==== Excerpted data ====
Background: an optimization exercise with open tools, aiming at small area, a short achievable clock period and few clock cycles per item. Do not read the settings as production practice.
The RTL was checked by simulation tests, not by an equivalence proof against the original design.

$ cat flow/flow/run.sh
#!/bin/bash
# Layout flow: the standard flow, except that
#  - synthesis maps the logic with the ABC script in flow/synth.abc (area-oriented
#    mapping that keeps the xor structure of the s-boxes) instead of ORFS's speed script;
#  - the make calls get the extra settings in EXTRA (repair aims at a larger setup margin).
# Everything else (yosys synth -nofsm -noshare, flattening, renaming, floorplan to finish,
# the final DEF) is the standard flow.
set -euo pipefail
W=$PWD
F=$W/flow
EXTRA="SETUP_SLACK_MARGIN=5.5"

# ORFS synthesis script with only the abc script replaced
sed -e 's|^\( *\)log_cmd abc {\*}\$abc_args|\1set abc_args [lreplace $abc_args 1 1 '"$F"'/synth.abc]\n\1log_cmd abc {*}$abc_args|' \
  "$FLOW_HOME/scripts/synth.tcl" > "$W/synth_custom.tcl"
grep -q "$F/synth.abc" "$W/synth_custom.tcl"
sed -e 's|source \$::env(SCRIPTS_DIR)/synth.tcl|source '"$W"'/synth_custom.tcl|' synth_recipe.tcl > "$W/synth_recipe_custom.tcl"
grep -q "synth_custom.tcl" "$W/synth_recipe_custom.tcl"

# standard.sh with the extra settings; synthesis also with the custom script
sed -e 's|"\${@:-finish}"|'"$EXTRA"' "${@:-finish}"|' standard.sh > "$W/layout_custom.sh"
grep -q "$EXTRA" "$W/layout_custom.sh"
sed -e 's|SYNTH_SCRIPT=[^ ]*|SYNTH_SCRIPT='"$W"'/synth_recipe_custom.tcl|' "$W/layout_custom.sh" > "$W/synth_custom.sh"

bash "$W/synth_custom.sh" synth > "$W/synth.log" 2>&1
bash "$W/layout_custom.sh" > "$W/layout.log" 2>&1
$ cat flow/flow/synth.abc
strash
&get -n
&dch -f
&nf -R 1000
&put
$ cat flow/standard.sh
#!/bin/bash
# synth_recipe.tcl (not shown) runs the flow's synth.tcl, then flattens the netlist and writes it again
# the make line also repeats each setting of config.mk as NAME=value (left out here)
make -C /OpenROAD-flow-scripts/flow DESIGN_CONFIG=/design/flow/config.mk WORK_HOME=/design/flow/orfs CLKGATE_MAP_FILE= SYNTH_SCRIPT=/design/flow/synth_recipe.tcl "${@:-finish}"
$ cat flow/config.mk
export PLATFORM = sky130hd
export DESIGN_NAME = aes_top
export DESIGN_NICKNAME = aes_top
export VERILOG_FILES = /design/flow/design.v
export SDC_FILE = /design/flow/constraint.sdc
export NUM_CORES = 4
export LEC_CHECK = 0
export CAP_MARGIN = 20
export CELL_PAD_IN_SITES_DETAIL_PLACEMENT = 1
export CELL_PAD_IN_SITES_GLOBAL_PLACEMENT = 2
export CORE_MARGIN = 2
export CORE_UTILIZATION = 40
export PLACE_DENSITY = 0.55
export SLEW_MARGIN = 20
$ cat flow/constraint.sdc
create_clock -name core_clock -period 10.0 [get_ports {clk}]
set_input_delay 2.0000 -clock core_clock [delete_from_list [all_inputs] [get_ports {clk}]]
set_output_delay 2.0000 -clock core_clock [all_outputs]
set_load 0.01 [all_outputs]
$ cat flow/design.v
package aes_pkg;
  localparam int NUM_ROUNDS = 10;   
  localparam logic [7:0] REG_KEY0   = 8'h00;   
  localparam logic [7:0] REG_PT0    = 8'h10;   
  localparam logic [7:0] REG_CTRL   = 8'h20;   
  localparam logic [7:0] REG_STATUS = 8'h24;   
  localparam logic [7:0] REG_CT0    = 8'h30;   
  localparam logic [1:0] RESP_OKAY   = 2'b00;
  localparam logic [1:0] RESP_SLVERR = 2'b10;
  function automatic logic [7:0] xtime(input logic [7:0] b);
    xtime = {b[6:0], 1'b0} ^ (b[7] ? 8'h1b : 8'h00);
  endfunction
  function automatic logic [7:0] rcon(input logic [3:0] round);
    logic [7:0] rc;
    case (round)
      4'd1:    rc = 8'h01;
      4'd2:    rc = 8'h02;
      4'd3:    rc = 8'h04;
      4'd4:    rc = 8'h08;
      4'd5:    rc = 8'h10;
      4'd6:    rc = 8'h20;
      4'd7:    rc = 8'h40;
      4'd8:    rc = 8'h80;
      4'd9:    rc = 8'h1b;
      4'd10:   rc = 8'h36;
      default: rc = 8'h00;
    endcase
    rcon = rc;
  endfunction
endpackage
module aes_sbox2 (
  input  logic [7:0] a,        
  output logic [3:0] m_next,   
  input  logic [3:0] m,        
  output logic [7:0] y         
);
  logic U0, U1, U2, U3, U4, U5, U6, U7;
  logic T1, T2, T3, T4, T5, T6, T7, T8, T9, T10, T11, T12;
  logic T13, T14, T15, T16, T17, T18, T19, T20, T21, T22, T23, T24;
  logic T25, T26, T27, M1, M2, M3, M4, M5, M6, M7, M8, M9;
  logic M10, M11, M12, M13, M14, M15, M16, M17, M18, M19, M20, M21;
  logic M22, M23, M24, M25, M26, M27, M28, M29, M30, M31, M32, M33;
  logic M34, M35, M36, M41, M42, M43, M44, M45, M46, M47, M48, M49;
  logic M50, M51, M52, M53, M54, M55, M56, M57, M58, M59, M60, M61;
  logic M62, M63, L0, L1, L2, L3, L4, L5, L6, L7, L8, L9;
  logic L10, L11, L12, L13, L14, L15, L16, L17, L18, L19, L20, L21;
  logic L22, L23, L24, L25, L26, L27, L28, L29;
  logic M37, M38, M39, M40;       
  logic M37_d, M38_d, M39_d, M40_d;
  assign {U0, U1, U2, U3, U4, U5, U6, U7} = a;   
  assign T1 = U0 ^ U3;
  assign T2 = U0 ^ U5;
  assign T3 = U0 ^ U6;
  assign T4 = U3 ^ U5;
  assign T5 = U4 ^ U6;
  assign T6 = T1 ^ T5;
  assign T7 = U1 ^ U2;
  assign T8 = U7 ^ T6;
  assign T9 = U7 ^ T7;
  assign T10 = T6 ^ T7;
  assign T11 = U1 ^ U5;
  assign T12 = U2 ^ U5;
  assign T13 = T3 ^ T4;
  assign T14 = T6 ^ T11;
  assign T15 = T5 ^ T11;
  assign T16 = T5 ^ T12;
  assign T17 = T9 ^ T16;
  assign T18 = U3 ^ U7;
  assign T19 = T7 ^ T18;
  assign T20 = T1 ^ T19;
  assign T21 = U6 ^ U7;
  assign T22 = T7 ^ T21;
  assign T23 = T2 ^ T22;
  assign T24 = T2 ^ T10;
  assign T25 = T20 ^ T17;
  assign T26 = T3 ^ T16;
  assign T27 = T1 ^ T12;
  assign M1 = T13 & T6;
  assign M2 = T23 & T8;
  assign M3 = T14 ^ M1;
  assign M4 = T19 & U7;
  assign M5 = M4 ^ M1;
  assign M6 = T3 & T16;
  assign M7 = T22 & T9;
  assign M8 = T26 ^ M6;
  assign M9 = T20 & T17;
  assign M10 = M9 ^ M6;
  assign M11 = T1 & T15;
  assign M12 = T4 & T27;
  assign M13 = M12 ^ M11;
  assign M14 = T2 & T10;
  assign M15 = M14 ^ M11;
  assign M16 = M3 ^ M2;
  assign M17 = M5 ^ T24;
  assign M18 = M8 ^ M7;
  assign M19 = M10 ^ M15;
  assign M20 = M16 ^ M13;
  assign M21 = M17 ^ M15;
  assign M22 = M18 ^ M13;
  assign M23 = M19 ^ T25;
  assign M24 = M22 ^ M23;
  assign M25 = M22 & M20;
  assign M26 = M21 ^ M25;
  assign M27 = M20 ^ M21;
  assign M28 = M23 ^ M25;
  assign M29 = M28 & M27;
  assign M30 = M26 & M24;
  assign M31 = M20 & M23;
  assign M32 = M27 & M31;
  assign M33 = M27 ^ M25;
  assign M34 = M21 & M22;
  assign M35 = M24 & M34;
  assign M36 = M24 ^ M25;
  assign M37_d = M21 ^ M29;
  assign M38_d = M32 ^ M33;
  assign M39_d = M23 ^ M30;
  assign M40_d = M35 ^ M36;
  assign m_next = {M37_d, M38_d, M39_d, M40_d};
  assign {M37, M38, M39, M40} = m;
  assign M41 = M38 ^ M40;
  assign M42 = M37 ^ M39;
  assign M43 = M37 ^ M38;
  assign M44 = M39 ^ M40;
  assign M45 = M42 ^ M41;
  assign M46 = M44 & T6;
  assign M47 = M40 & T8;
  assign M48 = M39 & U7;
  assign M49 = M43 & T16;
  assign M50 = M38 & T9;
  assign M51 = M37 & T17;
  assign M52 = M42 & T15;
  assign M53 = M45 & T27;
  assign M54 = M41 & T10;
  assign M55 = M44 & T13;
  assign M56 = M40 & T23;
  assign M57 = M39 & T19;
  assign M58 = M43 & T3;
  assign M59 = M38 & T22;
  assign M60 = M37 & T20;
  assign M61 = M42 & T1;
  assign M62 = M45 & T4;
  assign M63 = M41 & T2;
  assign L0 = M61 ^ M62;
  assign L1 = M50 ^ M56;
  assign L2 = M46 ^ M48;
  assign L3 = M47 ^ M55;
  assign L4 = M54 ^ M58;
  assign L5 = M49 ^ M61;
  assign L6 = M62 ^ L5;
  assign L7 = M46 ^ L3;
  assign L8 = M51 ^ M59;
  assign L9 = M52 ^ M53;
  assign L10 = M53 ^ L4;
  assign L11 = M60 ^ L2;
  assign L12 = M48 ^ M51;
  assign L13 = M50 ^ L0;
  assign L14 = M52 ^ M61;
  assign L15 = M55 ^ L1;
  assign L16 = M56 ^ L0;
  assign L17 = M57 ^ L1;
  assign L18 = M58 ^ L8;
  assign L19 = M63 ^ L4;
  assign L20 = L0 ^ L1;
  assign L21 = L1 ^ L7;
  assign L22 = L3 ^ L12;
  assign L23 = L18 ^ L2;
  assign L24 = L15 ^ L9;
  assign L25 = L6 ^ L10;
  assign L26 = L7 ^ L9;
  assign L27 = L8 ^ L10;
  assign L28 = L11 ^ L14;
  assign L29 = L11 ^ L17;
  assign y[7] = L6 ^ L24;
  assign y[6] = ~(L16 ^ L26);
  assign y[5] = ~(L19 ^ L28);
  assign y[4] = L6 ^ L21;
  assign y[3] = L20 ^ L22;
  assign y[2] = L25 ^ L29;
  assign y[1] = ~(L13 ^ L27);
  assign y[0] = ~(L6 ^ L23);
endmodule
module aes_round (
  input  logic [127:0] state_in,
  output logic [63:0]  mid_next,    
  input  logic [63:0]  mid,         
  input  logic         final_round,   
  output logic [127:0] state_out
);
  logic [127:0] shifted;   
  for (genvar c = 0; c < 4; c++)
  begin : g_col
    for (genvar r = 0; r < 4; r++)
    begin : g_row
      aes_sbox2 i_sbox (
        .a      (state_in[127 - 8*(4*((c + r) % 4) + r) -: 8]),
        .m_next (mid_next[63 - 4*(4*c + r) -: 4]),
        .m      (mid[63 - 4*(4*c + r) -: 4]),
        .y      (shifted[127 - 8*(4*c + r) -: 8])
      );
    end
    logic [7:0] s0, s1, s2, s3;
    logic [7:0] p0, p1, p2, p3;
    logic [31:0] mixed, plain;
    assign s0 = shifted[127 - 8*(4*c)     -: 8];
    assign s1 = shifted[127 - 8*(4*c + 1) -: 8];
    assign s2 = shifted[127 - 8*(4*c + 2) -: 8];
    assign s3 = shifted[127 - 8*(4*c + 3) -: 8];
    assign p0 = s0 ^ s1;
    assign p1 = s1 ^ s2;
    assign p2 = s2 ^ s3;
    assign p3 = s3 ^ s0;
    assign mixed[31:24] = aes_pkg::xtime(p0) ^ p1 ^ s3;
    assign mixed[23:16] = aes_pkg::xtime(p1) ^ p2 ^ s0;
    assign mixed[15:8]  = aes_pkg::xtime(p2) ^ p3 ^ s1;
    assign mixed[7:0]   = aes_pkg::xtime(p3) ^ p0 ^ s2;
    assign plain        = {s0, s1, s2, s3};
    assign state_out[127 - 32*c -: 32] = final_round ? plain : mixed;
  end
endmodule
module aes_key_sched (
  input  logic [127:0] key_in,      
  output logic [15:0]  kmid_next,
  input  logic [15:0]  kmid,
  input  logic [7:0]   rcon,
  output logic [127:0] round_key
);
  logic [31:0] w0, w1, w2, w3;
  logic [31:0] temp;
  logic [31:0] p1, p2, p3;
  assign {w0, w1, w2, w3} = key_in;
  aes_sbox2 i_sb0 (.a (w3[23:16]), .m_next (kmid_next[15:12]), .m (kmid[15:12]), .y (temp[31:24]));
  aes_sbox2 i_sb1 (.a (w3[15:8]),  .m_next (kmid_next[11:8]),  .m (kmid[11:8]),  .y (temp[23:16]));
  aes_sbox2 i_sb2 (.a (w3[7:0]),   .m_next (kmid_next[7:4]),   .m (kmid[7:4]),   .y (temp[15:8]));
  aes_sbox2 i_sb3 (.a (w3[31:24]), .m_next (kmid_next[3:0]),   .m (kmid[3:0]),   .y (temp[7:0]));
  assign p1 = w0 ^ w1;
  assign p2 = p1 ^ w2;
  assign p3 = p2 ^ w3;
  assign round_key[127:96] = (w0 ^ {rcon, 24'h0}) ^ temp;
  assign round_key[95:64]  = (p1 ^ {rcon, 24'h0}) ^ temp;
  assign round_key[63:32]  = (p2 ^ {rcon, 24'h0}) ^ temp;
  assign round_key[31:0]   = (p3 ^ {rcon, 24'h0}) ^ temp;
endmodule
`timescale 1ns/1ps
module aes_core (
  input  logic         clk,
  input  logic         reset,
  input  logic         start,        
  input  logic [127:0] key,
  input  logic [127:0] plaintext,
  output logic         busy,         
  output logic         done,         
  output logic         finish,       
  output logic [127:0] ciphertext
);
  logic [127:0] state_q;     
  logic [127:0] key_q;       
  logic [63:0]  mid_q;       
  logic [63:0]  mid_d;
  logic [15:0]  kmid_q;      
  logic [15:0]  kmid_d;
  logic [127:0] round_key;   
  logic [127:0] round_out;   
  logic [127:0] key_d;
  logic         load;
  logic [3:0]   round_q;     
  logic         phase_q;
  logic         busy_q;
  logic         done_q;
  logic         last;
  assign last = round_q == 4'(aes_pkg::NUM_ROUNDS);
  aes_key_sched i_key_sched (
    .key_in    (key_q),
    .kmid_next (kmid_d),
    .kmid      (kmid_q),
    .rcon      (aes_pkg::rcon(round_q)),
    .round_key (round_key)
  );
  aes_round i_round (
    .state_in    (state_q),
    .mid_next    (mid_d),
    .mid         (mid_q),
    .final_round (last),
    .state_out   (round_out)
  );
  assign key_d = busy_q ? round_key : key;
  assign load = busy_q ? phase_q : start;
  always_ff @(posedge clk)
  begin
    mid_q  <= mid_d;
    kmid_q <= kmid_d;
    if (!busy_q || phase_q)
      key_q <= key_d;
    if (load)
      state_q <= (busy_q ? round_out : plaintext) ^ key_d;
  end
  always_ff @(posedge clk or negedge reset)
  begin
    if (!reset)
    begin
      round_q <= '0;
      phase_q <= 1'b0;
      busy_q  <= 1'b0;
      done_q  <= 1'b0;
    end
    else if (start)
    begin
      round_q <= 4'd1;
      phase_q <= 1'b0;
      busy_q  <= 1'b1;
      done_q  <= 1'b0;   
    end
    else if (busy_q)
    begin
      phase_q <= !phase_q;
      if (phase_q)
      begin
        if (last)
        begin
          busy_q <= 1'b0;
          done_q <= 1'b1;
        end
        else
          round_q <= round_q + 4'd1;
      end
    end
  end
  assign busy       = busy_q;
  assign done       = done_q;
  assign finish     = busy_q && last;
  assign ciphertext = state_q;
endmodule
`timescale 1ns/1ps
module aes_axil_write #(
  parameter int ADDR_W = 8
) (
  input  logic              clk,
  input  logic              reset,
  input  logic [ADDR_W-1:0] awaddr,
  input  logic              awvalid,
  output logic              awready,
  input  logic [31:0]       wdata,
  input  logic [3:0]        wstrb,
  input  logic              wvalid,
  output logic              wready,
  output logic [1:0]        bresp,
  output logic              bvalid,
  input  logic              bready,
  output logic              start,       
  output logic [127:0]      key,
  output logic [127:0]      plaintext,
  input  logic              busy
);
  localparam logic [ADDR_W-1:0] KEY_A  = ADDR_W'(aes_pkg::REG_KEY0);
  localparam logic [ADDR_W-1:0] PT_A   = ADDR_W'(aes_pkg::REG_PT0);
  localparam logic [ADDR_W-1:0] CTRL_A = ADDR_W'(aes_pkg::REG_CTRL);
  localparam logic [ADDR_W-1:0] STAT_A = ADDR_W'(aes_pkg::REG_STATUS);
  localparam logic [ADDR_W-1:0] CT_A   = ADDR_W'(aes_pkg::REG_CT0);
  logic         ready_q;   
  logic         accept;
  logic         is_key, is_pt, is_ctrl, is_stat, is_ct;
  logic         mapped;
  logic [1:0]   word;
  logic [127:0] key_q;
  logic [127:0] pt_q;
  assign accept  = awvalid && wvalid && ready_q;   
  assign awready = ready_q;
  assign wready  = ready_q;
  assign word    = awaddr[3:2];                                 
  assign is_key  = awaddr[ADDR_W-1:4] == KEY_A[ADDR_W-1:4];    
  assign is_pt   = awaddr[ADDR_W-1:4] == PT_A[ADDR_W-1:4];
  assign is_ct   = awaddr[ADDR_W-1:4] == CT_A[ADDR_W-1:4];     
  assign is_ctrl = awaddr[ADDR_W-1:2] == CTRL_A[ADDR_W-1:2];
  assign is_stat = awaddr[ADDR_W-1:2] == STAT_A[ADDR_W-1:2];   
  assign mapped  = is_key || is_pt || is_ctrl || is_stat || is_ct;
  assign start     = accept && is_ctrl && wdata[0] && !busy;
  assign key       = key_q;
  assign plaintext = pt_q;
  always_ff @(posedge clk or negedge reset)
  begin
    if (!reset)
    begin
      key_q <= '0;
      pt_q  <= '0;
    end
    else if (accept)
    begin
      for (int k = 0; k < 4; k++)
      begin
        if (wstrb[k] && is_key)
          key_q[32 * (3 - int'(word)) + 8*k +: 8] <= wdata[8*k +: 8];
        if (wstrb[k] && is_pt)
          pt_q[32 * (3 - int'(word)) + 8*k +: 8] <= wdata[8*k +: 8];
      end
    end
  end
  always_ff @(posedge clk or negedge reset)
  begin
    if (!reset)
    begin
      ready_q <= 1'b0;
      bvalid  <= 1'b0;
      bresp   <= aes_pkg::RESP_OKAY;
    end
    else if (accept)
    begin
      ready_q <= 1'b0;
      bvalid  <= 1'b1;   
      bresp   <= mapped ? aes_pkg::RESP_OKAY : aes_pkg::RESP_SLVERR;
    end
    else if (bvalid)
    begin
      if (bready)
      begin
        bvalid  <= 1'b0;
        ready_q <= 1'b1;
      end
    end
    else
      ready_q <= 1'b1;   
  end
endmodule
`timescale 1ns/1ps
module aes_axil_read #(
  parameter int ADDR_W = 8
) (
  input  logic              clk,
  input  logic              reset,
  input  logic [ADDR_W-1:0] araddr,
  input  logic              arvalid,
  output logic              arready,
  output logic [31:0]       rdata,
  output logic [1:0]        rresp,
  output logic              rvalid,
  input  logic              rready,
  input  logic [127:0]      plaintext,
  input  logic              busy,
  input  logic              done,
  input  logic              finish,      
  input  logic [127:0]      ciphertext
);
  localparam logic [ADDR_W-1:0] KEY_A  = ADDR_W'(aes_pkg::REG_KEY0);
  localparam logic [ADDR_W-1:0] PT_A   = ADDR_W'(aes_pkg::REG_PT0);
  localparam logic [ADDR_W-1:0] CTRL_A = ADDR_W'(aes_pkg::REG_CTRL);
  localparam logic [ADDR_W-1:0] STAT_A = ADDR_W'(aes_pkg::REG_STATUS);
  localparam logic [ADDR_W-1:0] CT_A   = ADDR_W'(aes_pkg::REG_CT0);
  logic        accept;
  logic        is_stat;
  logic        wait_q;    
  logic        respond;
  logic [1:0]  word;
  logic [1:0]  status;    
  logic [31:0] rd_data;
  logic [1:0]  rd_resp;
  assign accept  = arvalid && arready;
  assign word    = araddr[3:2];
  assign is_stat = araddr[ADDR_W-1:2] == STAT_A[ADDR_W-1:2];
  assign status  = finish ? 2'b10 : {done, busy};
  assign respond = accept ? !(is_stat && busy && !finish) : (wait_q && (finish || !busy));
  always_comb
  begin
    rd_data = '0;
    rd_resp = aes_pkg::RESP_OKAY;
    if (!accept)
      rd_data = {30'b0, status};   
    else if (araddr[ADDR_W-1:4] == PT_A[ADDR_W-1:4])
      rd_data = plaintext[32 * (3 - int'(word)) +: 32];
    else if (araddr[ADDR_W-1:4] == CT_A[ADDR_W-1:4])
      rd_data = ciphertext[32 * (3 - int'(word)) +: 32];
    else if (is_stat)
      rd_data = {30'b0, status};
    else if (araddr[ADDR_W-1:4] != KEY_A[ADDR_W-1:4]
             && araddr[ADDR_W-1:2] != CTRL_A[ADDR_W-1:2])
      rd_resp = aes_pkg::RESP_SLVERR;   
  end
  always_ff @(posedge clk or negedge reset)
  begin
    if (!reset)
    begin
      arready <= 1'b0;
      rvalid  <= 1'b0;
      wait_q  <= 1'b0;
    end
    else if (respond)
    begin
      arready <= 1'b0;   
      rvalid  <= 1'b1;
      wait_q  <= 1'b0;
    end
    else if (accept)
    begin
      arready <= 1'b0;
      wait_q  <= 1'b1;
    end
    else if (rvalid && rready)
    begin
      rvalid  <= 1'b0;
      arready <= 1'b1;
    end
    else if (!rvalid && !wait_q)
      arready <= 1'b1;   
  end
  always_ff @(posedge clk)
  begin
    if (respond)
    begin
      rdata <= rd_data;
      rresp <= rd_resp;
    end
  end
endmodule
`timescale 1ns/1ps
module aes_top #(
  parameter int ADDR_W = 8
) (
  input  logic              clk,
  input  logic              reset,
  input  logic [ADDR_W-1:0] awaddr,
  input  logic              awvalid,
  output logic              awready,
  input  logic [31:0]       wdata,
  input  logic [3:0]        wstrb,
  input  logic              wvalid,
  output logic              wready,
  output logic [1:0]        bresp,
  output logic              bvalid,
  input  logic              bready,
  input  logic [ADDR_W-1:0] araddr,
  input  logic              arvalid,
  output logic              arready,
  output logic [31:0]       rdata,
  output logic [1:0]        rresp,
  output logic              rvalid,
  input  logic              rready
);
  logic         start;        
  logic [127:0] key;
  logic [127:0] plaintext;
  logic         busy;         
  logic         done;         
  logic         finish;       
  logic [127:0] ciphertext;
  aes_axil_write #(.ADDR_W(ADDR_W)) i_axil_write (
    .clk       (clk),
    .reset     (reset),
    .awaddr    (awaddr),
    .awvalid   (awvalid),
    .awready   (awready),
    .wdata     (wdata),
    .wstrb     (wstrb),
    .wvalid    (wvalid),
    .wready    (wready),
    .bresp     (bresp),
    .bvalid    (bvalid),
    .bready    (bready),
    .start     (start),
    .key       (key),
    .plaintext (plaintext),
    .busy      (busy)
  );
  aes_core i_core (
    .clk        (clk),
    .reset      (reset),
    .start      (start),
    .key        (key),
    .plaintext  (plaintext),
    .busy       (busy),
    .done       (done),
    .finish     (finish),
    .ciphertext (ciphertext)
  );
  aes_axil_read #(.ADDR_W(ADDR_W)) i_axil_read (
    .clk        (clk),
    .reset      (reset),
    .araddr     (araddr),
    .arvalid    (arvalid),
    .arready    (arready),
    .rdata      (rdata),
    .rresp      (rresp),
    .rvalid     (rvalid),
    .rready     (rready),
    .plaintext  (plaintext),
    .busy       (busy),
    .done       (done),
    .finish     (finish),
    .ciphertext (ciphertext)
  );
endmodule
==> results of run 1 <==
## timing repair
| action | CTS | global route |
|---|---|---|
| gates resized for setup | 148 | 115 |
| buffers inserted | 7 | 12 |
| cloned | 2 | 0 |
| pin swaps | 8 | 6 |
| hold buffers | 0 | 0 |
| endpoints found under the setup margin | 230 | 218 |
## per-stage QoR
step	util	worst slack [ns]	cells	hold slack [ns]
2_1_floorplan	-	3.42	5271	0.443
3_3_place_gp	0.434	3.85	7104	0.461
3_5_place_dp	0.434	3.82	7104	0.469
4_1_cts	0.465	5.44	7268	0.483
5_1_grt	0.473	5.40	7281	0.504
6_report	0.473	5.54	7282	0.477
## layout make-up
class / count / area (µm²) / area share
Timing Repair Buffer: 219 / 1940 / 0.0333
Clock buffer: 119 / 2350 / 0.0402
Tap cell: 1637 / 2050 / 0.0351
Inverter: 76 / 287 / 0.00491
Antenna cell: 1 / 2.50 / 0.0000429
Multi-Input combinational cell: 4556 / 34400 / 0.590
Clock inverter: 36 / 270 / 0.00463
Sequential cell: 638 / 17000 / 0.292
## cell families (layout without fill, tap and decap cells)
kind of cell / count (synthesis) / after routing
compound gates: 891 / 891
fa+ha+maj: 50 / 50
mux: 49 / 49
xor+xnor: 2282 / 2282
flops: 638 / 638
other cells: 1 / 3
simple gates: 1280 / 1282
buf+inv: 79 / 450
## placed cells by master (no fill, tap or decap), types with 6 or more instances in the layout
master / n
a22o_1: 64
clkbuf_16: 86
xnor2_2: 128
and2_0: 31
dfxtp_1: 80
nor2b_1: 34
mux2_1: 14
xnor2_1: 1404
a21oi_1: 305
dfrtp_1: 268
a31oi_1: 6
clkbuf_8: 7
clkinv_1: 81
clkbuf_1: 26
o21ai_0: 277
nand2b_1: 86
buf_4: 121
clkinvlp_4: 6
xor2_1: 655
mux4_2: 32
ha_1: 50
and3_1: 35
o41ai_1: 17
xnor2_4: 23
o22ai_1: 100
clkinv_2: 15
edfxtp_1: 289
xor2_4: 7
nand3_1: 84
nor2_1: 391
nand2_1: 578
a22oi_1: 12
xor2_2: 63
clkdlybuf4s50_1: 88
o221ai_1: 41
nor3_1: 22
a221oi_1: 27
o211ai_1: 11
====
Work task ::
A single figure is all that is needed: the number of lines above that contain the string "mapped".

Result of this exercise ::
3